## Introduction

In this task, I used Switchboard Dialog Act Corpus (SwDA) to develop a dialog act classifier that can differentiate three types of dialog act -- **i.e., starting conversation, closing conversation, and info request** -- from all other types of dialog act. Since these three of types of dialog act are the most common types of dialog act people interact with a machine conversation system, the ability to correctly notice and differentiate those dialog acts is crucial for a successful machine conversation system. This is the basic reasoning why we want to develop a classifier which aims to differentiate those three types of dialog act.

In the following discussion, I first explained how I obtained and processed corpus data, then explained how to specify the model, lastly discussed model performance. 

## Data Preparation 

As mentioned, the corpus I used was Switchboard Dialog Act corpus. However, I didn't use the original dataset. A  reformatted version of SwDA corpus, produced by Sanjay Meena, was used instead [1]. This version of SwDA corpus provided us conversational transcripts did not contain any NLP notation or marker, only consisted by plain English text. It is much more easier for us to transform plain English text to language feature than working with NLP notation, as we can see at below.

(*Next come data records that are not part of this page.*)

File: src/rtl/uart_txq_pkg.sv
package uart_txq_pkg;

  typedef enum logic [1:0] {
    TRIG_EIGHTH   = 2'b00,
    TRIG_QUARTER  = 2'b01,
    TRIG_HALF     = 2'b10,
    TRIG_7EIGHTHS = 2'b11
  } trig_code_e;

  // Free-space threshold as a fraction of the depth (8/16/32/56 at depth 64).
  function automatic int trig_threshold(input trig_code_e code, input int depth);
    case (code)
      TRIG_EIGHTH:   trig_threshold = depth / 8;
      TRIG_QUARTER:  trig_threshold = depth / 4;
      TRIG_HALF:     trig_threshold = depth / 2;
      default:       trig_threshold = (depth * 7) / 8;
    endcase
  endfunction

endpackage

File: src/rtl/uart_txq_ctl.sv
module uart_txq_ctl
  import uart_txq_pkg::*;
(
  input  logic       clk,
  input  logic       rst_n,
  input  logic       enh_en,
  input  logic       ctl_we,
  input  logic       ctl_flush,
  input  logic [1:0] ctl_trig,
  output logic       flush,
  output trig_code_e trig_code
);

  trig_code_e trig_q;
  trig_code_e trig_d;
  logic       trig_ld;

  // Flush is a command, never stored: it acts only in the cycle of the write.
  assign flush   = ctl_we & ctl_flush;
  assign trig_ld = ctl_we & enh_en;

  always_comb begin
    trig_d = trig_q;
    if (trig_ld) trig_d = trig_code_e'(ctl_trig);
  end

  always_ff @(posedge clk or negedge rst_n) begin
    if (!rst_n) trig_q <= TRIG_EIGHTH;
    else        trig_q <= trig_d;
  end

  assign trig_code = trig_q;

  // a write while the enhanced enable is low leaves the code untouched
  assert_trig_locked_R7: assert property (@(posedge clk) disable iff (!rst_n)
    (ctl_we && !enh_en) |=> $stable(trig_q));

endmodule

File: src/rtl/uart_txq_buf.sv
module uart_txq_buf #(
  parameter int DEPTH = 64,
  parameter int WIDTH = 8,
  localparam int AW = $clog2(DEPTH),
  localparam int CW = $clog2(DEPTH + 1)
) (
  input  logic             clk,
  input  logic             rst_n,
  input  logic             fifo_en,
  input  logic             flush,
  input  logic             wr_en,
  input  logic [WIDTH-1:0] wr_data,
  input  logic             pop_ready,
  output logic             pop_valid,
  output logic [WIDTH-1:0] pop_data,
  output logic [CW-1:0]    count,
  output logic             full
);

  localparam logic [CW-1:0] DEPTH_C = CW'(DEPTH);
  localparam logic [CW-1:0] ONE_C   = CW'(1);

  logic [WIDTH-1:0] mem [DEPTH];
  logic [AW-1:0]    wr_ptr_q, wr_ptr_d;
  logic [AW-1:0]    rd_ptr_q, rd_ptr_d;
  logic [CW-1:0]    count_q, count_d;
  logic [CW-1:0]    cap;
  logic             full_w;
  logic             pop_do;
  logic             push_do;

  // Disabled queueing still routes the byte through slot storage, depth one.
  assign cap     = fifo_en ? DEPTH_C : ONE_C;
  assign full_w  = (count_q >= cap);
  assign pop_do  = (count_q != '0) && pop_ready && !flush;
  assign push_do = wr_en && !flush && (!full_w || pop_do);

  always_comb begin
    wr_ptr_d = wr_ptr_q;
    rd_ptr_d = rd_ptr_q;
    count_d  = count_q;
    if (flush) begin
      wr_ptr_d = '0;
      rd_ptr_d = '0;
      count_d  = '0;
    end else begin
      if (push_do) wr_ptr_d = wr_ptr_q + AW'(1);
      if (pop_do)  rd_ptr_d = rd_ptr_q + AW'(1);
      case ({push_do, pop_do})
        2'b10:   count_d = count_q + ONE_C;
        2'b01:   count_d = count_q - ONE_C;
        default: count_d = count_q;
      endcase
    end
  end

  always_ff @(posedge clk or negedge rst_n) begin
    if (!rst_n) begin
      wr_ptr_q <= '0;
      rd_ptr_q <= '0;
      count_q  <= '0;
    end else begin
      wr_ptr_q <= wr_ptr_d;
      rd_ptr_q <= rd_ptr_d;
      count_q  <= count_d;
    end
  end

  always_ff @(posedge clk) begin
    if (push_do) mem[wr_ptr_q] <= wr_data;
  end

  assign pop_valid = (count_q != '0);
  assign pop_data  = mem[rd_ptr_q];
  assign count     = count_q;
  assign full      = full_w;

  // occupancy never exceeds the physical depth
  assert_count_bound_R2: assert property (@(posedge clk) disable iff (!rst_n)
    count_q <= DEPTH_C);

  // a write into a full queue without a pop changes nothing
  assert_no_overflow_R2: assert property (@(posedge clk) disable iff (!rst_n)
    (full_w && wr_en && !pop_ready && !flush) |=> (count_q == $past(count_q)));

  // single-byte depth holds at one while no pop happens
  assert_single_depth_R3: assert property (@(posedge clk) disable iff (!rst_n)
    (!fifo_en && count_q == ONE_C && !pop_ready && !flush) |=> (count_q == ONE_C));

  // push and pop together on a full queue keep the level
  assert_full_swap_R4: assert property (@(posedge clk) disable iff (!rst_n)
    (full_w && wr_en && pop_ready && !flush) |=> (count_q == $past(count_q)));

  // a flush leaves the queue empty
  assert_flush_empties_R5: assert property (@(posedge clk) disable iff (!rst_n)
    flush |=> (count_q == '0));

endmodule

File: src/rtl/uart_txq_trig.sv
module uart_txq_trig
  import uart_txq_pkg::*;
#(
  parameter int DEPTH = 64,
  localparam int CW = $clog2(DEPTH + 1)
) (
  input  logic [CW-1:0] count,
  input  trig_code_e    trig_code,
  output logic          space_trig
);

  localparam logic [CW-1:0] DEPTH_C = CW'(DEPTH);

  logic [CW-1:0] free_slots;
  logic [CW-1:0] thresh;

  assign free_slots = DEPTH_C - count;
  assign thresh     = CW'(trig_threshold(trig_code, DEPTH));
  assign space_trig = (free_slots >= thresh);

endmodule

File: src/rtl/uart_txq.sv
module uart_txq
  import uart_txq_pkg::*;
#(
  parameter int DEPTH = 64,
  parameter int WIDTH = 8,
  localparam int CW = $clog2(DEPTH + 1)
) (
  input  logic             clk,
  input  logic             rst_n,
  input  logic             fifo_en,
  input  logic             enh_en,
  input  logic             ctl_we,
  input  logic             ctl_flush,
  input  logic [1:0]       ctl_trig,
  input  logic             wr_en,
  input  logic [WIDTH-1:0] wr_data,
  output logic             pop_valid,
  output logic [WIDTH-1:0] pop_data,
  input  logic             pop_ready,
  output logic [CW-1:0]    level,
  output logic             full,
  output logic             empty,
  output logic             space_trig
);

  logic       flush;
  trig_code_e trig_code;

  uart_txq_ctl u_ctl (
    .clk       (clk),
    .rst_n     (rst_n),
    .enh_en    (enh_en),
    .ctl_we    (ctl_we),
    .ctl_flush (ctl_flush),
    .ctl_trig  (ctl_trig),
    .flush     (flush),
    .trig_code (trig_code)
  );

  uart_txq_buf #(.DEPTH(DEPTH), .WIDTH(WIDTH)) u_buf (
    .clk       (clk),
    .rst_n     (rst_n),
    .fifo_en   (fifo_en),
    .flush     (flush),
    .wr_en     (wr_en),
    .wr_data   (wr_data),
    .pop_ready (pop_ready),
    .pop_valid (pop_valid),
    .pop_data  (pop_data),
    .count     (level),
    .full      (full)
  );

  uart_txq_trig #(.DEPTH(DEPTH)) u_trig (
    .count      (level),
    .trig_code  (trig_code),
    .space_trig (space_trig)
  );

  assign empty = ~pop_valid;

  // an empty queue always has room for any threshold
  assert_empty_trig_R6: assert property (@(posedge clk) disable iff (!rst_n)
    empty |-> space_trig);

  // the pop port offers data exactly when something is stored
  assert_valid_level_R1: assert property (@(posedge clk) disable iff (!rst_n)
    pop_valid == (level != '0));

endmodule

File: config.mk
export PLATFORM = sky130hd
export DESIGN_NAME = uart_txq
export DESIGN_NICKNAME = d
export VERILOG_FILES = /design/src/rtl/uart_txq_pkg.sv /design/src/rtl/uart_txq_ctl.sv /design/src/rtl/uart_txq_buf.sv /design/src/rtl/uart_txq_trig.sv /design/src/rtl/uart_txq.sv
export SDC_FILE = /design/constraint.sdc
export NUM_CORES = 1
export LEC_CHECK = 0
export ABC_AREA = 1
export BUFFER_PORTS_ARGS = -buffer_cell sky130_fd_sc_hd__buf_2
export CAP_MARGIN = 20
export CORE_AREA = 2 2 293 295
export DETAILED_ROUTE_END_ITERATION = 12
export DIE_AREA = 0 0 295 297
export GPL_ROUTABILITY_DRIVEN = 0
export GPL_TIMING_DRIVEN = 0
export PLACE_DENSITY = 0.4
export SLEW_MARGIN = 30
export SYNTH_ARGS = -nofsm -noshare
export SYNTH_HDL_FRONTEND = slang
export SYNTH_SLANG_ARGS = --single-unit
File: constraint.sdc
create_clock -name clk -period 2.5 [get_ports clk]
set_input_delay 0.25 -clock clk [delete_from_list [all_inputs] [get_ports clk]]
set_output_delay 0.25 -clock clk [all_outputs]
set_load 0.01 [all_outputs]
### Word level (Yosys, flattened, before mapping)

Memories as Yosys holds them, arrays and structs flattened.
Index checks and enable logic that the tools add are counted.

| word-level totals | value |
|---|---|
| flip-flop bits (word level) | 21 |
| bits in writable memories | 512 |
| bits of input ports | 18 |
| output and inout port bits | 19 |
| logic and storage cells | 41 |
| memories kept | 1 |

| cells by class | value |
|---|---|
| $add $sub $neg | 5 |
| $lt $le $gt $ge | 2 |
| eq/ne operators | 4 |
| muxes and demuxes | 10 |
| bitwise logic cells | 3 |
| reduce and logical (&&, ||, !) cells | 12 |

Memory list:

| name | words | width | read ports | clocked after Yosys merged registers in | write ports | line | RTL |
|---|---|---|---|---|---|---|---|
| u_buf.mem | 64 | 8 | 1 | 0 | 1 | uart_txq_buf.sv:23 | `logic [WIDTH-1:0] mem [DEPTH];` |

Operator list:

| cell | number |
|---|---|
| 6-bit 2-to-1 mux | 4 |
| 6-bit case mux with 3 select lines | 1 |
| 7-bit 2-to-1 mux | 2 |
| 7-bit case mux with 2 select lines | 1 |
| 6-bit by 1-bit adder with 6-bit output, second input constant | 2 |
| 7-bit by 1-bit adder with 7-bit output, second input constant | 1 |
| 7-bit by 6-bit greater-or-equal comparator with 1-bit output | 1 |
| 7-bit greater-or-equal comparator | 1 |
| 7-bit nonzero test | 1 |
| 7-bit by 1-bit subtractor with 7-bit output, second input constant | 1 |
| 7-bit subtractor, first input constant | 1 |
| 2-bit by 1-bit equality test with 1-bit output, second input constant | 2 |
| 2-bit equality test, second input constant | 2 |
| 1-bit logical AND | 4 |
| 2-bit nonzero test | 2 |
| 3-bit nonzero test | 1 |
| 1-bit AND | 2 |
| 1-bit logical NOT | 2 |
| 2-bit logical NOT | 1 |
| 1-bit 2-to-1 mux | 2 |
| 1-bit logical OR | 1 |
| 1-bit NOT | 1 |

### Logic depth before layout (Yosys ltp)

Gate-level depths: netlist (run 1).

| depth | value |
|---|---|
| depth after elaboration | 8 |
| depth in mapped cells | 16 |
| mapped depth without buffers | 15 |

### Modules after synthesis

A second synthesis (run 1) with hierarchy kept.

| unflattened totals | value |
|---|---|
| cells, all modules | 1997 |
| area, all modules | 22589.2 µm² |

By module, submodules not included:

| module | times used | cells each | area an instance (µm²) | seq. area each (µm²) |
|---|---|---|---|---|
| uart_txq_buf | 1 | 1950 | 22288.9 | 15850.2 |
| uart_txq_trig | 1 | 35 | 207.7 | 0.0 |
| uart_txq_ctl | 1 | 11 | 88.8 | 50.0 |
| uart_txq | 1 | 1 | 3.8 | 0.0 |

### Worst setup path after synthesis (run 1)

OpenSTA, ideal clock, no wires.

| timing path | value |
|---|---|
| path type | reg2reg |
| start | register u_buf.count_q[0] (netlist: u_buf.count[0]) |
| end | memory u_buf.mem[52][0], enable pin |
| setup time | 370 ps |
| data arrival time | 2170 ps |
| data required time | 2130 ps |
| slack | -40 ps |
| stages on the path, launching flop included | 13 |
| path buffers | 1 |
| period minus slack after synthesis | 2540 ps |
| cells stage by stage | dfrtp_1 > inv_1 > ha_1 > nor2_1 > nand2_1 > nor2_1 > o21bai_2 > nand2_4 > nand2_4 > inv_4 > buf_12 > nand4_4 > nor2_1 |

| on the way | value |
|---|---|
| elaborated cells on any way between the ends | 9 |
| those cells by class | 1 x order compare; 2 x mux; 6 x reduce/logical |

RTL lines:

| element | line | RTL |
|---|---|---|
| start, declared | uart_txq_buf.sv:26 | `logic [CW-1:0] count_q, count_d;` |
| start signal, assigned | uart_txq_buf.sv:65 | `count_q <= count_d;` |
| 7-bit greater-or-equal comparator | uart_txq_buf.sv:34 | `assign full_w = (count_q >= cap);` |
| via full | uart_txq.sv:21 | `output logic full,` |
| 1-bit logical NOT | uart_txq_buf.sv:36 | `assign push_do = wr_en && !flush && (!full_w \|\| pop_do);` |
| 1-bit logical OR | uart_txq_buf.sv:36 |  |
| 1-bit logical AND | uart_txq_buf.sv:36 |  |
| 1-bit 2-to-1 mux | uart_txq_buf.sv:70 | `if (push_do) mem[wr_ptr_q] <= wr_data;` |
| 1-bit 2-to-1 mux (not written as such) | uart_txq_buf.sv:70 |  |
| end, declared | uart_txq_buf.sv:23 |  |

The timed path passes the listed nets, and every way through them passes these cells.

### Final worst setup path (run 1)

| timing path | value |
|---|---|
| start | register u_buf.rd_ptr_q[1] |
| end | output port pop_data[4] |

| on the way | value |
|---|---|
| longest elaborated chain between the ends | 1 |

RTL lines:

| element | line | RTL |
|---|---|---|
| start, declared | uart_txq_buf.sv:25 | `logic [AW-1:0] rd_ptr_q, rd_ptr_d;` |
| start signal, assigned | uart_txq_buf.sv:64 | `rd_ptr_q <= rd_ptr_d;` |
| memory read 64 x 8 bit | n/a |  |
| end, declared | uart_txq.sv:18 | `output logic [WIDTH-1:0] pop_data,` |

No other way between the ends.

==> reports/metrics.yaml, run 1 <==
run_status:
  run_status: "finished, violations left"
  violations: "negative setup slack"
clock_tree:
  clkTransAtPathRegs_ns: 0.06
  insertion_delay_ns: 0.63
  cts_tree: "yes"
  cts_root_buf: "clkbuf_16"
  cts.path.max_buffers: 3
  cts-buffers-inserted: 59
  cts_sinks: 533
  htreeDepth: 2
routing:
  vias_per_cell: 4.71
  post_drt_wl_per_cell_um: 23.5
  drc: 0
  dr.pass1.iters: 5
  antenna_left: 0
  wirelength_um: 80400
  drt_iter0_markers: 1553
  vias: 16100
sta:
  worst_slew_pin_slew_ns: 1.02
  slew_violations: 0
  rsz0062_at_grt: "true"
  post-route-min-period_ns: 2.92
  slew_headroom_pct: 31.9
  finalHoldViolations: 0
  hold-worst-slack_ns: 0.0441
  worst_clock_skew_ns: 0.0222
  fmaxAchievable_mhz: 342
  post-route-period-util_pct: 117
  worst_slack_ns: -0.422
  finalSetupViolations: 8
synthesis:
  synth_compound_area_share_pct: 1.66
  syn_nets: 2033
  yosys.area_share.simple_pct: 23.7
  synth_fa_ha_area_share_pct: 0.920
  synthXorXnorAreaFrac_pct: 0.116
  synth.area.mux_share_pct: 0
  synth_top_area_cell: "edfxtp_1"
  syn_inst: 1999
  ys_warn_count: 0
  synth_area_um2: 22600
  ys_seq_area_share_pct: 70.4
  synth_top_family_by_area: "simple AND/OR/NAND/NOR gates"
  ys_types: 35
  ys_seq_elements: 533
  avgSynthCellArea_um2: 11.3
  synthTopCellsByArea: "edfxtp_1, nand2_1, nand3_1"
  synth_top_area_share_pct: 68.1
global_route:
  grt_pass1_wl_um: 112000
  globalRoute.totalOverflow: 0
  grt_max_degree: 65
  antenna_found_initial: 4
  grt_usage_pct: 17.9
  grt_pass1_vias: 15700
die:
  num_rows: 107
  die-area_um2: 87600
  die_w_um: 295
  initial_core_util_pct: 26.7
  io_pins: 37
  coreArea_um2: 84500
  die_h_um: 297
power:
  power_leakage_uw: 0.0108
  power_density_nw_per_um2: 1040
  ir_drop_uv: 661
final_layout:
  num-fill-cells: 8255
  nNetsFinal: 2257
  utilization_pct: 35.6
  multi_input_area_um2: 7180
  drive_above_1_share_pct: 26.4
  register_area_um2: 15900
  area_growth_pct: 33.1
critical_path:
  cp-end-kind: "output port"
  critPathArrivalTime_ns: 2.67
  worstSetupPathType: "register to output port"
  crit_top_cell: "nand3_1"
  cpMaxStageDelayCell: "dfrtp_2"
  slowest_delay_ns: 0.49
  path_max_fanout: 10
  critPathLaunchType: "register"
  required_ns: 2.25
  crit_chain: "inv_2 -> buf_8 -> buf_4 -> nand3_1 -> nand3_1 -> nand2_2 -> nand2_1 -> nand3_1 -> o211ai_1 -> nand2_2 -> buf_6"
place:
  place_worst_setup_slack_ns: -0.970
  hpwl_um: 53500
  port-buffer-count: 36
job:
  maxCapViolations: 0
min_path:
  hold_class: "input pin to register"
==> power breakdown <==
part / internal (uW) / total [uW] / switching [uW]
Clock: 5070 / 8660 / 3590
Sequential: 9960 / 10200 / 208
Combinational: 4380 / 12400 / 8030
Total: 19400 / 31200 / 11800
==> per-layer routing <==
metal	up-vias	part of all wire, %	global-route usage (%)	wire length (um)
met1	8027	44	24.1	35100
met2	481	47	29.0	38100
li1	7468	-	-	-
met5	-	0.020	0	16
met4	2	3.5	6.75	2780
met3	113	5.5	2.94	4420
==> final timing paths <==
| kind | start | endpoint | slack (ns) | cells past startpoint |
|---|---|---|---|---|
| worst max-delay path | u_buf.rd_ptr_q[1]$_DFFE_PN0P_ | pop_data[4] | -0.42 | 11 |
| worst min-delay path | wr_data[6] | u_buf.mem[43][6]$_DFFE_PP_ | 0.04 | 1 |
| worst max register to register | u_buf.count[0]$_DFFE_PN0P_ | u_buf.count[5]$_DFFE_PN0P_ | 0.03 | 17 |
| worst min register to register | u_buf.count[2]$_DFFE_PN0P_ | u_buf.count[2]$_DFFE_PN0P_ | 0.59 | 2 |
| max in group asynchronous | rst_n | u_buf.count[3]$_DFFE_PN0P_ | 1.96 | 2 |
| min in group asynchronous | rst_n | u_ctl.trig_code[0]$_DFFE_PN0P_ | 0.14 | 2 |
==> flip-flops by register name, summed over array words and instances, names as in the netlist <==
register,cells
u_buf.mem,512
u_buf.count,7
u_buf.rd_ptr_q,6
u_buf.wr_ptr_q,6
u_ctl.trig_code,2
==> layout make-up <==
class	count	share of cell area [%]
plain buffers	115	4.21
clock buffers	68	5.09
multi-input cells	1309	23.9
diodes	2	0.0167
inverters	42	0.649
clock inverters	39	1.24
repair buffers	163	7.20
well taps	1144	4.76
flip-flops and latches	533	52.9
==> cell usage after synthesis, drive strengths merged <==
cell and number:
o2111ai 1, buf 79, edfxtp 512, clkbuf 36, a21oi 29, nor2 93, nand2 697, xor2 2
nor3 5, xnor2 1, nand3 421, o21ai 15, o21bai 1, o22ai 1, clkinv 1, ha 15
fa 1, inv 41, nand4 10, o211ai 17, dfrtp 21
==> cells in the final DEF, fill, tap and decap left out, drive strengths merged <==
master / count
nand2: 697
edfxtp: 512
nand3: 421
buf: 232
clkbuf: 107
nor2: 93
inv: 41
clkinv: 30
a21oi: 29
dfrtp: 21
o211ai: 17
o21ai: 15
ha: 15
nand4: 10
bufinv: 7
dlygate4sd3: 7
nor3: 5
clkinvlp: 3
diode: 2
xor2: 2
o21bai: 1
xnor2: 1
o22ai: 1
o2111ai: 1
fa: 1
==> logic make-up after synthesis <==
family	after synthesis
buffers and inverters	157
DFF	533
xor gates and xnor gates	3
adders and majority gates	16
AOI/OAI and AO/OA	64
and+or+nand+nor	1226
==> worst max-delay path, delay by kind of cell, from the launching register on <==
family,cells,cell delay [ns]
buffers and inverters,4,0.74
and+or+nand+nor,6,0.63
DFF,1,0.49
AOI/OAI and AO/OA,1,0.17
==> per-stage QoR <==
stage	total power [uW]	area (um2)	std cells	TNS (ns)
2_1_floorplan	15500	22600	1999	-14.41
3_3_place_gp	19700	24200	3179	-414.67
3_5_place_dp	19700	24400	3185	-358.29
4_1_cts	30300	29100	3387	-4.15
5_1_grt	32500	30100	3414	-9.42
6_report	31200	30100	3415	-3.21
==> repair_timing <==
item | CTS | global route
pin swaps | 74 | 104
resized for setup | 419 | 152
gates cloned | 2 | 4
endpoints found under the setup margin | 517 | 484
endpoints found under the hold margin | 23 | 0
buffers inserted | 86 | 22
hold buffers | 7 | 0
(Power assumes the default switching activity.)
==> run 2, diff against run 1 <==
--- a/constraint.sdc
+++ b/constraint.sdc
@@ -3,2 +3,2 @@
 set_output_delay 0.25 -clock clk [all_outputs]
-set_load 0.01 [all_outputs]
+set_load 0.1 [all_outputs]
==> run 2 against run 1 <==
Net effect: the run still ends with negative setup slack left; non-clock buffer count unchanged; sequential share of layout area fell by 0.49 points; global-route usage is 0.19 points higher; die area stayed put; total power rose by 7.2%; critical endpoint is now pop_data[1].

In fact, since the only language feature I planned use was word vectors, which can easily generated by applying pre-trained word2vec network to corpus, the preprocessing steps I needed were the following: tokenized conversational transcripts, and made all conversational part have the same length. It was done by padding, i.e., adding empty word to short conversational parts until they all have the same length as the longest conversational part in the corpus.

After finished tokenization and padding, we paired conversational parts with their correspondent dialog act tag -- one of starting conversation, info request, closing conversation, and **other dialog act**, labeled as 0,1,2,3 respectively (see [2] for tag type). The proportion of training data, validation data, testing data were 72%, 8%, 20%, respectively.


In [170]:
import random
import re
import numpy as np
import pandas as pd
from keras.preprocessing import sequence
from keras.preprocessing.text import Tokenizer
from keras.preprocessing.sequence import pad_sequences
from sklearn.preprocessing import OneHotEncoder

def recode_tag(tag):
    """
    recode tag
    0 = greeting (Conventional-opening)
    1 = info request
    2 = goodbye (Conventional-closing)
    3 = other tags
    """
    if re.search('(qy|qw|qo|qr|qrr|\^d|\^g)', tag):
        return 1 
    elif re.search('fc',tag):
        return 0
    elif re.search('fp',tag):
        return 2
    else:
        return 3

corpus = pd.read_csv('switchboard_complete.csv', usecols =['caller','clean_text','act_tag','act_label_1'])
corpus = corpus.dropna().reset_index()

DICT_SIZE = 20000
MAX_TEXT_LENGTH = 80

tokenizer = Tokenizer(num_words= DICT_SIZE)
tokenizer.fit_on_texts(corpus['clean_text'])
corpus['text'] = tokenizer.texts_to_sequences(corpus['clean_text'])
corpus['text'] = [arr for arr in sequence.pad_sequences(corpus['text'], maxlen= MAX_TEXT_LENGTH)]   
corpus['tag'] = corpus['act_tag'].apply(recode_tag)

In [211]:
# split data
all_idx = set(list(range(len(corpus))))
train_idx=random.sample(all_idx, k=int(np.ceil(len(corpus)*0.8)))
test_idx = all_idx.difference(set(train_idx))

val_idx = random.sample(train_idx, k=int(np.ceil(len(train_idx)*0.1)))
train_idx = set(train_idx).difference(set(val_idx))

def split_xy(data, idx):
    x = np.stack(data.loc[idx, 'text'].values,axis=0) 
    y = OneHotEncoder().fit_transform(np.reshape(data.loc[idx, 'tag'].values,[-1,1])).toarray()
    return x,y
    
train_x, train_y = split_xy(corpus, train_idx)
val_x, val_y = split_xy(corpus, val_idx)
test_x, test_y = split_xy(corpus, test_idx)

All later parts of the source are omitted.